## PROVIDED INFORMATION
<file path="config.mk">
export PLATFORM = sky130hd
export DESIGN_NAME = alu_seq_flat
export DESIGN_NICKNAME = d
export VERILOG_FILES = /design/src/rtl/alu_seq_if.sv /design/src/rtl/alu_seq.sv /design/src/flat_wrapper.sv
export SDC_FILE = /design/constraint.sdc
export NUM_CORES = 1
export LEC_CHECK = 0
export ABC_CLOCK_PERIOD_IN_PS = 2000
export CORE_MARGIN = 2
export CORE_UTILIZATION = 40
export CTS_CLUSTER_SIZE = 30
export DETAILED_ROUTE_END_ITERATION = 10
export PLACE_DENSITY = 0.68
export SLEW_MARGIN = 15
export SYNTH_ARGS = -nofsm -noshare
export SYNTH_HDL_FRONTEND = slang
export SYNTH_SLANG_ARGS = --single-unit
</file>
<file path="constraint.sdc">
create_clock -name clk -period 2 [get_ports clk]
set_input_delay 0.4 -clock clk [delete_from_list [all_inputs] [get_ports clk]]
set_output_delay 0.4 -clock clk [all_outputs]
set_load 0.01 [all_outputs]
</file>
<file path="src/rtl/alu_seq_if.sv">
// alu_seq_if -- bundles the signals of the issue/writeback sequencer.
//
// Signal groups:
//   instruction : in_valid, in_ready, in_op[2:0], in_rd[1:0], in_rs1[1:0],
//                 in_rs2[1:0], in_imm_sel, in_imm[3:0]
//   alu bus     : alu_en, alu_opcode[7:0], alu_in_1[3:0], alu_in_2[3:0],
//                 alu_out[3:0]
//   result      : res_valid, res_rd[1:0], res_data[3:0]
//                 res_zero (only when ALU_SEQ_ZFLAG_EN is defined)
//
// Modports:
//   master : the sequencer (drives in_ready, the ALU bus and the result).
//   slave  : its environment (upstream issuer, ALU and result consumer).
//
// Handshake: an instruction transfers on a rising edge where in_valid and
// in_ready are both 1. The issuer holds every in_* field stable while
// in_valid=1 and in_ready=0. in_ready never depends on in_valid.
// Optional feature macro: ALU_SEQ_ZFLAG_EN.

interface alu_seq_if;
    logic       in_valid;
    logic       in_ready;
    logic [2:0] in_op;
    logic [1:0] in_rd;
    logic [1:0] in_rs1;
    logic [1:0] in_rs2;
    logic       in_imm_sel;
    logic [3:0] in_imm;

    logic       alu_en;
    logic [7:0] alu_opcode;
    logic [3:0] alu_in_1;
    logic [3:0] alu_in_2;
    logic [3:0] alu_out;

    logic       res_valid;
    logic [1:0] res_rd;
    logic [3:0] res_data;
`ifdef ALU_SEQ_ZFLAG_EN
    logic       res_zero;
`endif

    modport master (
        input  in_valid, in_op, in_rd, in_rs1, in_rs2, in_imm_sel, in_imm,
        input  alu_out,
        output in_ready,
        output alu_en, alu_opcode, alu_in_1, alu_in_2,
        output res_valid, res_rd, res_data
`ifdef ALU_SEQ_ZFLAG_EN
        , output res_zero
`endif
    );

    modport slave (
        output in_valid, in_op, in_rd, in_rs1, in_rs2, in_imm_sel, in_imm,
        output alu_out,
        input  in_ready,
        input  alu_en, alu_opcode, alu_in_1, alu_in_2,
        input  res_valid, res_rd, res_data
`ifdef ALU_SEQ_ZFLAG_EN
        , input res_zero
`endif
    );
endinterface

</file>
<file path="src/rtl/alu_seq.sv">
// alu_seq -- issue/writeback sequencer in front of the 4-bit ALU.
//
// Accepts one instruction per handshake, reads operands from a 4x4-bit
// register file (or an immediate for in_1), pulses the ALU enable for one
// cycle, captures the ALU's registered result the cycle after and writes it
// back, flagging it on a one-cycle result strobe.
//
// Ports:
//   clk       : clock, all state changes on the rising edge
//   rst_n     : asynchronous active-low reset
//   bus       : alu_seq_if.master (instruction, ALU bus and result groups)
//   dbg_state : current FSM state (0=IDLE, 1=ISSUE, 2=WB)
//
// Optional feature: define ALU_SEQ_ZFLAG_EN to add bus.res_zero, registered
// at writeback as (alu_out == 0) and held until the next writeback.

module alu_seq (
    input  logic            clk,
    input  logic            rst_n,
    alu_seq_if.master       bus,
    output logic [1:0]      dbg_state
);

    typedef enum logic [1:0] {
        IDLE  = 2'd0,
        ISSUE = 2'd1,
        WB    = 2'd2
    } state_t;

    state_t     state;
    state_t     state_nxt;

    logic [3:0] rf [4];
    logic [1:0] rd_q;
    logic       accept;

    logic       alu_en_q;
    logic [7:0] alu_opcode_q;
    logic [3:0] alu_in_1_q;
    logic [3:0] alu_in_2_q;
    logic       res_valid_q;
    logic [1:0] res_rd_q;
    logic [3:0] res_data_q;

    assign accept = (state == IDLE) && bus.in_valid;

    // State register
    always_ff @(posedge clk or negedge rst_n) begin
        if (!rst_n) begin
            state <= IDLE;
        end else begin
            state <= state_nxt;
        end
    end

    // Next-state logic: fixed three-cycle loop
    always_comb begin
        state_nxt = state;
        case (state)
            IDLE:    if (bus.in_valid) state_nxt = ISSUE;
            ISSUE:   state_nxt = WB;
            WB:      state_nxt = IDLE;
            default: state_nxt = IDLE;
        endcase
    end

    // Issue side. The register file is read directly at the accept edge, so
    // an instruction accepted in the res_valid cycle already sees the value
    // written at the preceding WB edge.
    always_ff @(posedge clk or negedge rst_n) begin
        if (!rst_n) begin
            alu_en_q     <= 1'b0;
            alu_opcode_q <= 8'd0;
            alu_in_1_q   <= 4'd0;
            alu_in_2_q   <= 4'd0;
            rd_q         <= 2'd0;
        end else begin
            alu_en_q <= accept;
            if (accept) begin
                alu_opcode_q <= {5'b0, bus.in_op};
                alu_in_1_q   <= bus.in_imm_sel ? bus.in_imm : rf[bus.in_rs1];
                alu_in_2_q   <= rf[bus.in_rs2];
                rd_q         <= bus.in_rd;
            end
        end
    end

    // Writeback side: alu_out is valid during WB and taken unmodified.
    always_ff @(posedge clk or negedge rst_n) begin
        if (!rst_n) begin
            for (int i = 0; i < 4; i++) begin
                rf[i] <= 4'd0;
            end
            res_valid_q <= 1'b0;
            res_rd_q    <= 2'd0;
            res_data_q  <= 4'd0;
        end else begin
            res_valid_q <= (state == WB);
            if (state == WB) begin
                rf[rd_q]   <= bus.alu_out;
                res_rd_q   <= rd_q;
                res_data_q <= bus.alu_out;
            end
        end
    end

`ifdef ALU_SEQ_ZFLAG_EN
    logic res_zero_q;

    always_ff @(posedge clk or negedge rst_n) begin
        if (!rst_n) begin
            res_zero_q <= 1'b0;
        end else if (state == WB) begin
            res_zero_q <= (bus.alu_out == 4'd0);
        end
    end

    assign bus.res_zero = res_zero_q;
`endif

    assign bus.in_ready   = (state == IDLE);
    assign bus.alu_en     = alu_en_q;
    assign bus.alu_opcode = alu_opcode_q;
    assign bus.alu_in_1   = alu_in_1_q;
    assign bus.alu_in_2   = alu_in_2_q;
    assign bus.res_valid  = res_valid_q;
    assign bus.res_rd     = res_rd_q;
    assign bus.res_data   = res_data_q;
    assign dbg_state      = state;

endmodule

</file>
<file path="src/flat_wrapper.sv">
// flat-port wrapper written by rule: the top's interface ports become plain ports
module alu_seq_flat 
  (clk, rst_n, dbg_state, bus_in_valid, bus_in_op, bus_in_rd, bus_in_rs1, bus_in_rs2, bus_in_imm_sel, bus_in_imm, bus_alu_out, bus_in_ready, bus_alu_en, bus_alu_opcode, bus_alu_in_1, bus_alu_in_2, bus_res_valid, bus_res_rd, bus_res_data);
  alu_seq_if bus_i ();
  input  logic clk;
  input  logic rst_n;
  output logic [1:0] dbg_state;
  input wire logic [$bits(bus_i.in_valid)-1:0] bus_in_valid;
  input wire logic [$bits(bus_i.in_op)-1:0] bus_in_op;
  input wire logic [$bits(bus_i.in_rd)-1:0] bus_in_rd;
  input wire logic [$bits(bus_i.in_rs1)-1:0] bus_in_rs1;
  input wire logic [$bits(bus_i.in_rs2)-1:0] bus_in_rs2;
  input wire logic [$bits(bus_i.in_imm_sel)-1:0] bus_in_imm_sel;
  input wire logic [$bits(bus_i.in_imm)-1:0] bus_in_imm;
  input wire logic [$bits(bus_i.alu_out)-1:0] bus_alu_out;
  output wire logic [$bits(bus_i.in_ready)-1:0] bus_in_ready;
  output wire logic [$bits(bus_i.alu_en)-1:0] bus_alu_en;
  output wire logic [$bits(bus_i.alu_opcode)-1:0] bus_alu_opcode;
  output wire logic [$bits(bus_i.alu_in_1)-1:0] bus_alu_in_1;
  output wire logic [$bits(bus_i.alu_in_2)-1:0] bus_alu_in_2;
  output wire logic [$bits(bus_i.res_valid)-1:0] bus_res_valid;
  output wire logic [$bits(bus_i.res_rd)-1:0] bus_res_rd;
  output wire logic [$bits(bus_i.res_data)-1:0] bus_res_data;
  assign bus_i.in_valid = bus_in_valid;
  assign bus_i.in_op = bus_in_op;
  assign bus_i.in_rd = bus_in_rd;
  assign bus_i.in_rs1 = bus_in_rs1;
  assign bus_i.in_rs2 = bus_in_rs2;
  assign bus_i.in_imm_sel = bus_in_imm_sel;
  assign bus_i.in_imm = bus_in_imm;
  assign bus_i.alu_out = bus_alu_out;
  assign bus_in_ready = bus_i.in_ready;
  assign bus_alu_en = bus_i.alu_en;
  assign bus_alu_opcode = bus_i.alu_opcode;
  assign bus_alu_in_1 = bus_i.alu_in_1;
  assign bus_alu_in_2 = bus_i.alu_in_2;
  assign bus_res_valid = bus_i.res_valid;
  assign bus_res_rd = bus_i.res_rd;
  assign bus_res_data = bus_i.res_data;
  alu_seq u_core (.clk(clk), .rst_n(rst_n), .bus(bus_i), .dbg_state(dbg_state));
endmodule
</file>
# After elaboration in Yosys (flattened, before gate mapping)
# Cells that the tools add are included.
[totals]
regBits = 39
out_inout_bits = 27
[classes]
n_lt_le_gt_ge = 4
n_eq_ne = 3
mux = 12
bitwise = 3
n_reduce_logical = 3
[op_table]
columns = ["cell", "n"]
rows = [
  ["4-bit 2-to-1 mux", 6],
  ["4-bit binary-select mux with 2-bit select", 2],
  ["16-bit bitwise mux", 1],
  ["3-bit >= comparator, second input constant", 3],
  ["2-bit inverter with 3-bit output", 3],
  ["4-bit demux with 2-bit select", 1],
  ["2-bit case mux with 2 select lines", 1],
  ["3-bit by 1-bit < comparator with 1-bit output, second input constant", 1],
  ["2-bit by 1-bit == test with 1-bit output, second input constant", 1],
  ["2-bit == test, second input constant", 1],
  ["1-bit logical AND", 2],
  ["2-bit logical NOT", 1],
  ["2-bit 2-to-1 mux", 1],
  ["2-bit != test, second input constant", 1],
]

# Longest topological paths before layout
[depth]
depth_word = 6
ltp_mapped = 5
mapped_depth_nobuf = 4

# Worst setup path before layout
# Ideal clock, no wire load.
[synth_timing]
path_type = "reg2reg"
from = "reg u_core.state[0], in the netlist u_core.dbg_state[0]"
to = "reg u_core.rf[4] in the netlist's numbering"
setup_ps = 125
arrival_time_ps = 1347
path_slack_ps = 528
path_stages_with_launch = 5
synth_period_minus_slack_ps = 1472
cell_sequence = "dfrtp_1 nand2b_1 buf_6 nor3b_4 mux2_2"
[synth_via]
elab_chain_cells = 1
[synth_rtl]
columns = ["element", "line", "rtl"]
rows = [
  ["start, declared", "alu_seq.sv:30", "state_t state;"],
  ["start signal, assigned", "alu_seq.sv:52", "state <= state_nxt;"],
  ["2-bit == test", "alu_seq.sv:99", "if (state == WB) begin"],
  ["end signal, assigned by index", "alu_seq.sv:100", "rf[rd_q] <= bus.alu_out;"],
  ["end, declared", "alu_seq.sv:33", "logic [3:0] rf [4];"],
]
# Every way passes these cells.
# A chain may end at the register's enable or synchronous reset.

# Worst setup path after layout
[layout_timing]
from = "reg u_core.state[1], in the netlist u_core.dbg_state[1]"
to = "out bus_in_ready"
[layout_via]
elab_chain_cells = 1
[layout_rtl]
columns = ["element", "line", "rtl"]
rows = [
  ["2-bit logical NOT", "alu_seq.sv:121", "assign bus.in_ready = (state == IDLE);"],
  ["end, declared", "flat_wrapper.sv:16", "output wire logic [$bits(bus_i.in_ready)-1:0] bus_in_ready;"],
]
# Every way passes these cells.

==> results.txt <==
* Top-area cell type share of the netlist area: 0.560
- The number of hold violations in the final report is 0.
- CP top delay family: buffers and inverters
* PortBufs: 42
* Critical path capture point type: primary output
* Post-CTS repair timing setup buffer count: 0
- Of the available clock period, the critical path in the final layout requires 0.901.
- First-pass DRT Iterations: 4
* Total setup violations reported at the end of the flow: 0
- Dividing the detail-routed wire length by the instance count gives 16.2 um.
- CP Cell Sequence: nor2_1, clkdlybuf4s50_1
- Number of global-route vias before repair: 1254
- Number of I/O pins: 48
* Setup repair after global routing missed its margin: false
- Relative to the synthesized area, the layout overhead comes to 30.8%.
- Once placement finished, the instance area stood at 2200 sq um.
* Proportion of synthesized chip area in sequential cells: 0.560
- H-tree levels: 2
- The floorplan step defined a die boundary enclosing 4900 sq um.
- Leakage power summed over all cells: 0.976 nW
- Arrival time worst endpoint: 1.40 ns
- After the first detailed-routing iteration, the DRC count stood at 35.
- Post-cts sizing count: 0
- Antenna viol nets, final: 0
* Cts hold-fix bufs: 0
- TritonCTS built the clock tree.
- After legalization and detailed placement, the total HPWL measured 2700 um.
- STA classifies the critical path startpoint as a flip-flop.
- Counting both buffers and inverters, the worst setup path holds a total of 1.
* Worst-case reg-to-reg path depth: 3
* Final weighted congestion in routability-driven placement: 0.776
- Horizontal extent of the die: 70.0 um
* Post-route minimum period: 1.80 ns
- On the worst path, the slowest cell contributes a delay of 0.54 ns.
- Clock tree buffer depth: 2
* Most utilized layer in the global route result: met2
- Setup clock skew after layout: 0.00699 ns
- In this run the worst path has a maximum fanout of 7.
- Total routed wirelength: 3600 um
- Overall fraction of global-route tracks in use: 0.169
- Setup slack of the most critical reg-to-reg path: 0.29 ns
* Diodes inserted: 0
- Summing all non-filler instances in the final layout gives an area of 2280 sq um.
- Fraction of final layout cells with drive strength greater than 1: 0.288
* CTS clk-pin slew, worst paths: 0.08 ns
- Number of distinct library cells after synthesis: 20
* Layout net count: 190
- Measured along the y axis, the die boundary spans 70.0 um.
- Across the run, the number of max-cap violations was 0.
* Cell with the largest stage delay on the worst path: clkdlybuf4s50_1
- Adding up every negative setup slack in the final design gives 0 ns.
- M1 GR Usage: 0.216
- Maximum number of pins on one net before global-route repair: 40
* Critical path class: flip-flop to primary output
- The biggest area contributor in the post-synthesis netlist is dfrtp_1.
- In this run the cell area of the synthesized design comes to 1740 sq um.
* Launch point of the worst reg-to-reg path: u_core.dbg_state[0]
- For this configuration, the core starts out at a cell density of 0.409.
- In this run the worst hold path is classified as input pin to asynchronous set/reset pin.
- The first global-routing pass estimated 6430 um of wire.
- Mean post-synth cell area: 14.3 sq um
* Max-slew violation count: 0
- Later-pin clock latency in the skew report: 0.29 ns
- Pwr per Cell Area: 1260 nW/um^2
- Status: finished, final reports clean
* Maximum clock rate: 555 MHz
- Core outline area: 4260 sq um
- Transition at the pin with the smallest max-transition slack: 0.520 ns
- Required arrival time at the worst endpoint: 1.60 ns
* Synth Instances: 122
* R2R Path End: u_core.rf[5]
- IR analysis of the VDD net gives a maximum drop of 0.447 mV.
* Headroom to the max-slew limit: 0.654
* Routing usage on met3: 0.0548
* Number of register bits inferred by synthesis: 39
* Row Count: 24
* DRC viols: 0
- Met2 capacity usage during global routing: 0.280
* Cells taking the most area after synthesis: dfrtp_1, mux2_2, mux4_2
- Summing over every cut layer, the via total after detailed routing is 1104.
- Clock buffers created by TritonCTS: 5
* Library cell used as clock root buffer: clkbuf_8
* Antenna violations before repair: 0
* Number of clock sinks seen by CTS: 39
- Sum of overflow across all layers after global routing: 0
* Number of fillers in the final layout: 360
* Number of vias per cell after detailed routing: 4.97
- Synth Warn #: 0
==> worst max-delay path by stage <==
stage	slack, ns	cells past startpoint	start	end
floorplan	0.53	4	u_core.dbg_state[0]	u_core.rf[4]
global placement	0.04	3	bus_in_rs2[0]	u_core.bus.alu_in_2[0]
detailed placement	0.01	3	bus_in_rs2[0]	u_core.bus.alu_in_2[0]
CTS	0.18	2	u_core.dbg_state[1]	bus_in_ready
global route	0.15	2	u_core.dbg_state[1]	bus_in_ready
finish	0.20	2	u_core.dbg_state[1]	bus_in_ready
==> synthesized netlist by cell type <==
library cell / number
nor3b_4: 1
mux4_2: 8
nand3_2: 1
nor2_1: 5
nand3b_1: 1
nor3_4: 1
a21oi_1: 4
inv_4: 1
mux2_2: 25
nand2b_1: 1
clkbuf_1: 1
nor3b_1: 2
nor2b_1: 1
mux2i_1: 4
buf_4: 7
dfrtp_1: 39
conb_1: 1
buf_6: 1
nand2_1: 17
nor2_2: 1
==> where the power goes <==
part	leakage (nW)	internal, mW	switching (mW)
Sequential	0.470	1.11	0.247
Clock	0.0422	0.245	0.264
Combinational	0.465	0.657	0.347
==> per-layer routing <==
| metal | vias to the layer above | part of all wire |
|---|---|---|
| li1 | 514 | - |
| met4 | 0 | 0.0089 |
| met2 | 48 | 0.50 |
| met1 | 538 | 0.43 |
| met5 | - | 0 |
| met3 | 4 | 0.064 |
==> layout by cell type, fill, tap and decap left out <==
cell              n
buf_2             1
buf_4             3
nor3b_1           1
nand3_2           1
a21oi_1           4
nand2b_1          1
nor2b_1           1
dfrtp_1          39
nand2_1          17
nor3b_4           1
nand3b_1          1
conb_1            5
nor3_4            1
clkinv_2          1
nor3b_2           1
mux4_2            8
clkbuf_8          5
nor2_2            1
mux2i_1           4
inv_4             1
mux2_2           25
clkbuf_1          2
clkdlybuf4s50_1  41
nor2_1            5
==> state kept, by name (all words and copies together) (netlist names) <==
signal                 count
u_core.bus.res_rd          2
u_core.bus.alu_en          1
u_core.rf                 16
u_core.rd_q                2
u_core.dbg_state           2
u_core.bus.alu_in_2        4
u_core.bus.res_valid       1
u_core.bus.res_data        4
u_core.bus.alu_in_1        4
u_core.bus.alu_opcode      3
==> cell type report <==
class | count | area (sq um) | area share
multi-input cells | 77 | 714 | 0.313
repair buffers | 45 | 438 | 0.192
clock buffers | 7 | 76.3 | 0.0335
clock inverters | 1 | 5.00 | 0.00219
flip-flops and latches | 39 | 976 | 0.428
well taps | 52 | 65.1 | 0.0285
inverters | 1 | 6.26 | 0.00274
==> kinds of logic after synthesis <==
| logic type | synth area share |
|---|---|
| AO/OA/AOI/OAI | 0.0115 |
| buffers and inverters | 0.0423 |
| flip-flops | 0.560 |
| multiplexers | 0.288 |
| other | 0.00215 |
| AND/OR/NAND/NOR | 0.0969 |
==> stage by stage <==
stage	total power, mW	hold slack (ns)	instances	utilization	setup WS (ns)
after floorplan	1.87	0.104	126	-	0.528
after global placement	2.32	0.460	214	0.516	0.0436
after detailed placement	2.39	0.466	214	0.516	0.0149
after CTS	2.91	0.169	222	0.535	0.178
after global routing	3.08	0.195	222	0.535	0.151
final	2.87	0.152	222	0.535	0.197
Note: power is estimated with default switching activity, not from simulation.
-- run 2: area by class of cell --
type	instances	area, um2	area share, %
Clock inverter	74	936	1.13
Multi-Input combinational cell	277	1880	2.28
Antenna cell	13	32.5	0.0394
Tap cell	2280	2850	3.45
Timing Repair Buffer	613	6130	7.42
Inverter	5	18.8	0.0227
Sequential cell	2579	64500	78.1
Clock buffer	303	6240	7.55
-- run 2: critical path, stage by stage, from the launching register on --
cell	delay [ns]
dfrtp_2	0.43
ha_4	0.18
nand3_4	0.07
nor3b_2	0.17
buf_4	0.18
--- config.mk ---
export PLATFORM = sky130hd
export DESIGN_NAME = instr_cache_flat
export DESIGN_NICKNAME = d
export VERILOG_FILES = /design/src/rtl/instr_cache_if.sv /design/src/rtl/instr_cache.sv /design/src/flat_wrapper.sv
export SDC_FILE = /design/constraint.sdc
export NUM_CORES = 1
export LEC_CHECK = 0
export CORE_ASPECT_RATIO = 0.6
export CORE_MARGIN = 2
export CORE_UTILIZATION = 50
export DETAILED_ROUTE_END_ITERATION = 7
export PLACE_DENSITY = 0.68
export SKIP_LAST_GASP = 1
export SLEW_MARGIN = 20
export SYNTH_ARGS = -nofsm -noshare
export SYNTH_HDL_FRONTEND = slang
export SYNTH_SLANG_ARGS = --single-unit
--- constraint.sdc ---
create_clock -name CLK -period 14.7 [get_ports CLK]
set_input_delay 2.205 -clock CLK [delete_from_list [all_inputs] [get_ports CLK]]
set_output_delay 2.205 -clock CLK [all_outputs]
set_load 0.01 [all_outputs]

## WHAT TO WORK ON
Restate word for word only the lines above from the line containing "and taken unmodified." to the line containing "res_valid_q <= (state == WB);", both of them included.

## EXERCISE OUTPUT
    // Writeback side: alu_out is valid during WB and taken unmodified.
    always_ff @(posedge clk or negedge rst_n) begin
        if (!rst_n) begin
            for (int i = 0; i < 4; i++) begin
                rf[i] <= 4'd0;
            end
            res_valid_q <= 1'b0;
            res_rd_q    <= 2'd0;
            res_data_q  <= 4'd0;
        end else begin
            res_valid_q <= (state == WB);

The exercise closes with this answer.